▸ What you will do
Transcribe the entries below exactly.

▸ Listed entries
**config.mk**
```make
export PLATFORM = sky130hd
export DESIGN_NAME = if_id_queue
export DESIGN_NICKNAME = d
export VERILOG_FILES = /design/src/rtl/if_id_queue.sv
export SDC_FILE = /design/constraint.sdc
export NUM_CORES = 1
export LEC_CHECK = 0
export CELL_PAD_IN_SITES_DETAIL_PLACEMENT = 1
export CELL_PAD_IN_SITES_GLOBAL_PLACEMENT = 2
export CORE_MARGIN = 1.5
export CORE_UTILIZATION = 39
export CTS_CLUSTER_SIZE = 8
export DETAILED_ROUTE_END_ITERATION = 7
export DONT_BUFFER_PORTS = 1
export GPL_TIMING_DRIVEN = 0
export PLACE_DENSITY = 0.76
export SYNTH_ARGS = -nofsm -noshare
export SYNTH_HDL_FRONTEND = slang
export SYNTH_SLANG_ARGS = --single-unit
export TNS_END_PERCENT = 100
```
**constraint.sdc**
```tcl
create_clock -name Clk -period 6 [get_ports Clk]
set_clock_uncertainty 0.15 [all_clocks]
set_input_delay 0.6 -clock Clk [delete_from_list [all_inputs] [get_ports Clk]]
set_output_delay 0.6 -clock Clk [all_outputs]
set_load 0.01 [all_outputs]
```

▸ Exercise response
**config.mk**
```make
export PLATFORM = sky130hd
export DESIGN_NAME = if_id_queue
export DESIGN_NICKNAME = d
export VERILOG_FILES = /design/src/rtl/if_id_queue.sv
export SDC_FILE = /design/constraint.sdc
export NUM_CORES = 1
export LEC_CHECK = 0
export CELL_PAD_IN_SITES_DETAIL_PLACEMENT = 1
export CELL_PAD_IN_SITES_GLOBAL_PLACEMENT = 2
export CORE_MARGIN = 1.5
export CORE_UTILIZATION = 39
export CTS_CLUSTER_SIZE = 8
export DETAILED_ROUTE_END_ITERATION = 7
export DONT_BUFFER_PORTS = 1
export GPL_TIMING_DRIVEN = 0
export PLACE_DENSITY = 0.76
export SYNTH_ARGS = -nofsm -noshare
export SYNTH_HDL_FRONTEND = slang
export SYNTH_SLANG_ARGS = --single-unit
export TNS_END_PERCENT = 100
```
**constraint.sdc**
```tcl
create_clock -name Clk -period 6 [get_ports Clk]
set_clock_uncertainty 0.15 [all_clocks]
set_input_delay 0.6 -clock Clk [delete_from_list [all_inputs] [get_ports Clk]]
set_output_delay 0.6 -clock Clk [all_outputs]
set_load 0.01 [all_outputs]
```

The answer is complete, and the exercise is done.